In practice, privately owned carriers have not been readily accessible to non-owners through the use of limiting qualifications such as tender size, batching, tankage, grade restrictions, long term forecasts, etc.

The second basic issue involves the setting of tariffs. It has never been seriously contended that the ICC did a good job regulating pipeline tariffs. It waited 6 years after the passage of the Hepburn Act before it even asked the pipelines to file tariffs. This pace of activity did not change much over the years.

Recently the Justice Department in its Deepwater Ports report and its filings before the Federal Energy Regulatory Commission in the Trans-Alaskan Pipeline rate case raised a very serious question; whether effective rate regulation is ever possible when a pipeline is owned by an integrated company, because the integrated oil company has an overwhelming incentive to make its pipelines too small, and charge too much for their use.

The Department argues that regulation of a shipper-owned pipeline must involve the regulation of capacity-which is not now permitted in the law. If shipper ownership were precluded, however, such massive regulation would be unnecessary. If, as Senator Lodge put it, “the men controlling these great trunklines of pipe should ... make a carrying business and be content to carry oil for all producers at a reasonable rate," then there would be no reason to regulate capacity. A firm dependent wholly upon pipeline revenue would have no incentive to restrict capacity in order to increase the downstream value of its oil. On the contrary, it would have every incentive to expand both its pipeline business and its asset base.

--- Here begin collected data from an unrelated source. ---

===== src/rtl/grid_tracker_pkg.sv =====
// ============================================================================
// Module  : grid_tracker_pkg
// Purpose : Shared grid geometry defaults and axis-tracker state encoding,
//           used by the grid tracker, display and tile-RAM blocks.
// Contents: DEF_* geometry localparams, trk_state_t (TRK_LOST / TRK_ACTIVE).
// Revision: 1.0 - initial release
// ============================================================================
`default_nettype none

package grid_tracker_pkg;

    localparam int DEF_ORIGIN_X = 112;
    localparam int DEF_ORIGIN_Y = 39;
    localparam int DEF_CELL_W   = 32;
    localparam int DEF_CELL_H   = 17;
    localparam int DEF_GRID_W   = 20;
    localparam int DEF_GRID_H   = 20;

    typedef enum logic [0:0] {
        TRK_LOST   = 1'b0,
        TRK_ACTIVE = 1'b1
    } trk_state_t;

endpackage

`default_nettype wire


===== src/rtl/grid_axis_tracker.sv =====
// ============================================================================
// Module  : grid_axis_tracker
// Purpose : One-axis incremental raster tracker. Counts the offset inside a
//           cell and the cell index without any comparator against the
//           absolute position; only consecutive steps are accepted.
// Ports   : clk, reset     - clock, synchronous active-high reset
//           en             - evaluate this cycle (otherwise state holds)
//           start          - origin seen: restart at cell 0, offset 0
//           step / hold    - position is last+1 / equal to last
//           active,idx,sub - tracker state AFTER this cycle's update
//           wrap_last      - offset wraps at its last value (cell crossed)
// Revision: 1.0 - initial release
// ============================================================================
`default_nettype none

module grid_axis_tracker
    import grid_tracker_pkg::*;
#(
    parameter int CELL  = 32,
    parameter int CELLS = 20,
    parameter int IDX_W = 5,
    parameter int SUB_W = 5
) (
    input  logic             clk,
    input  logic             reset,
    input  logic             en,
    input  logic             start,
    input  logic             step,
    input  logic             hold,
    output logic             active,
    output logic [IDX_W-1:0] idx,
    output logic [SUB_W-1:0] sub,
    output logic             wrap_last
);

    localparam logic [SUB_W-1:0] C_SUB_LAST = SUB_W'(CELL - 1);
    localparam logic [IDX_W-1:0] C_IDX_LAST = IDX_W'(CELLS - 1);

    trk_state_t       r_state, w_state;
    logic [IDX_W-1:0] r_idx, w_idx;
    logic [SUB_W-1:0] r_sub, w_sub;
    logic             w_cross;

    always_ff @(posedge clk) begin
        if (reset) begin
            r_state <= TRK_LOST;
            r_idx   <= '0;
            r_sub   <= '0;
        end else begin
            r_state <= w_state;
            r_idx   <= w_idx;
            r_sub   <= w_sub;
        end
    end

    always_comb begin
        w_state = r_state;
        w_idx   = r_idx;
        w_sub   = r_sub;
        w_cross = 1'b0;
        if (en) begin
            if (start) begin
                w_state = TRK_ACTIVE;
                w_idx   = '0;
                w_sub   = '0;
            end else if (r_state == TRK_ACTIVE && !hold) begin
                if (step) begin
                    if (r_sub == C_SUB_LAST) begin
                        w_cross = 1'b1;
                        w_sub   = '0;
                        if (r_idx == C_IDX_LAST) begin
                            // Walked off the far edge of the grid.
                            w_state = TRK_LOST;
                            w_idx   = '0;
                        end else begin
                            w_idx = r_idx + 1'b1;
                        end
                    end else begin
                        w_sub = r_sub + 1'b1;
                    end
                end else begin
                    // Discontinuity: cannot know where we are until the origin.
                    w_state = TRK_LOST;
                    w_idx   = '0;
                    w_sub   = '0;
                end
            end
        end
    end

    assign active    = (w_state == TRK_ACTIVE);
    assign idx       = w_idx;
    assign sub       = w_sub;
    assign wrap_last = w_cross;

endmodule

`default_nettype wire


===== src/rtl/grid_tracker.sv =====
// ============================================================================
// Module  : grid_tracker
// Purpose : Pixel-to-grid mapper between VGA timing and the tile RAM. Tracks
//           the raster incrementally and registers grid cell, intra-cell
//           offset, linear RAM address and an in-grid flag, 1-cycle latency.
// Ports   : clk, reset (sync, active high); pos_x, pos_y, pos_valid in;
//           out_valid, in_grid, grid_x, grid_y, sub_x, sub_y, addr out;
//           on_line out (only when GRID_LINES_EN is defined).
// Config  : `define GRID_LINES_EN adds the registered on_line output.
// Revision: 1.0 - initial release
// ============================================================================
`default_nettype none

module grid_tracker
    import grid_tracker_pkg::*;
#(
    parameter int POS_W    = 11,
    parameter int ORIGIN_X = DEF_ORIGIN_X,
    parameter int ORIGIN_Y = DEF_ORIGIN_Y,
    parameter int CELL_W   = DEF_CELL_W,
    parameter int CELL_H   = DEF_CELL_H,
    parameter int GRID_W   = DEF_GRID_W,
    parameter int GRID_H   = DEF_GRID_H,
    parameter int IDX_W    = 5,
    parameter int SUB_W    = 5,
    parameter int ADDR_W   = 9
) (
    input  logic              clk,
    input  logic              reset,
    input  logic [POS_W-1:0]  pos_x,
    input  logic [POS_W-1:0]  pos_y,
    input  logic              pos_valid,
    output logic              out_valid,
    output logic              in_grid,
    output logic [IDX_W-1:0]  grid_x,
    output logic [IDX_W-1:0]  grid_y,
    output logic [SUB_W-1:0]  sub_x,
    output logic [SUB_W-1:0]  sub_y,
    output logic [ADDR_W-1:0] addr
`ifdef GRID_LINES_EN
    ,
    output logic              on_line
`endif
);

    logic [POS_W-1:0]  r_last_x, r_last_y;
    logic [ADDR_W-1:0] r_row_base, w_row_base;
    logic [ADDR_W-1:0] r_lin, w_lin;

    logic w_le, w_x_step, w_x_hold, w_y_step, w_y_hold, w_y_start;
    logic w_x_active, w_y_active, w_x_cross, w_y_cross, w_in;
    logic [IDX_W-1:0] w_x_idx, w_y_idx;
    logic [SUB_W-1:0] w_x_sub, w_y_sub;

    assign w_le      = pos_valid && (pos_x == POS_W'(ORIGIN_X));
    // One extra bit so that all-ones -> 0 is never seen as a step.
    assign w_x_step  = ({1'b0, pos_x} == ({1'b0, r_last_x} + (POS_W+1)'(1)));
    assign w_y_step  = ({1'b0, pos_y} == ({1'b0, r_last_y} + (POS_W+1)'(1)));
    assign w_x_hold  = (pos_x == r_last_x);
    assign w_y_hold  = (pos_y == r_last_y);
    assign w_y_start = (pos_y == POS_W'(ORIGIN_Y));

    grid_axis_tracker #(
        .CELL (CELL_H),
        .CELLS(GRID_H),
        .IDX_W(IDX_W),
        .SUB_W(SUB_W)
    ) u_trk_y (
        .clk      (clk),
        .reset    (reset),
        .en       (w_le),
        .start    (w_y_start),
        .step     (w_y_step),
        .hold     (w_y_hold),
        .active   (w_y_active),
        .idx      (w_y_idx),
        .sub      (w_y_sub),
        .wrap_last(w_y_cross)
    );

    grid_axis_tracker #(
        .CELL (CELL_W),
        .CELLS(GRID_W),
        .IDX_W(IDX_W),
        .SUB_W(SUB_W)
    ) u_trk_x (
        .clk      (clk),
        .reset    (reset),
        .en       (pos_valid),
        .start    (w_le),
        .step     (w_x_step),
        .hold     (w_x_hold),
        .active   (w_x_active),
        .idx      (w_x_idx),
        .sub      (w_x_sub),
        .wrap_last(w_x_cross)
    );

    // row_base follows row*GRID_W; the linear address follows row_base+col.
    // Both are updated by additions only, at the moments row/col change.
    always_comb begin
        w_row_base = r_row_base;
        if (w_le && w_y_start)
            w_row_base = '0;
        else if (w_y_cross)
            w_row_base = r_row_base + ADDR_W'(GRID_W);
    end

    always_comb begin
        w_lin = r_lin;
        if (w_le)
            w_lin = w_row_base;
        else if (w_x_cross)
            w_lin = r_lin + 1'b1;
    end

    assign w_in = w_x_active && w_y_active;

    always_ff @(posedge clk) begin
        if (reset) begin
            r_last_x   <= '0;
            r_last_y   <= '0;
            r_row_base <= '0;
            r_lin      <= '0;
            out_valid  <= 1'b0;
            in_grid    <= 1'b0;
            grid_x     <= '0;
            grid_y     <= '0;
            sub_x      <= '0;
            sub_y      <= '0;
            addr       <= '0;
`ifdef GRID_LINES_EN
            on_line    <= 1'b0;
`endif
        end else begin
            out_valid <= pos_valid;
            if (pos_valid) begin
                r_last_x   <= pos_x;
                if (w_le)
                    r_last_y <= pos_y;
                r_row_base <= w_row_base;
                r_lin      <= w_lin;
                in_grid    <= w_in;
                grid_x     <= w_in ? w_x_idx : '0;
                grid_y     <= w_in ? w_y_idx : '0;
                sub_x      <= w_in ? w_x_sub : '0;
                sub_y      <= w_in ? w_y_sub : '0;
                addr       <= w_in ? w_lin   : '0;
`ifdef GRID_LINES_EN
                on_line    <= w_in && (w_x_sub == '0 || w_y_sub == '0);
`endif
            end
        end
    end

endmodule

`default_nettype wire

The most frequent objection to divestiture is that the incentive and the capital of the major oil companies are needed to build new pipelines. This argument ignores the obvious fact that pipelines are very profitable. The year 1976 was a record year for pipeline profitability, overall, but some companies turned in downright unbelievable performances. Mobil reported a 26 percent rate of return on its investment in the Mobile Pipe Line Co. Exxon made nearly 37 percent, Shell 81 on its pipelines. Colonial earned a whopping 121 percent for its owners. Overall the cash flow of the pipeline industry came to almost one-half of their operating revenues-a truly amazing financial performance, and one which would easily attract independent investors. In sum, we have three choices. First, we can continue with oil company owned pipeline and with the current ineffective scheme of regulation. This has the obvious disadvantage of permitting the integrated companies unreasonable leverage over their rivals and consumers. Its only advantage is it requires us to do nothing.

Second, we can drastically increase federal regulation. This at least will ensure some protection for nonowner shippers and the consuming public. But the cost will be a staggering amount of regulation, the effectiveness of which in the long run is highly questionable, if history is any guide.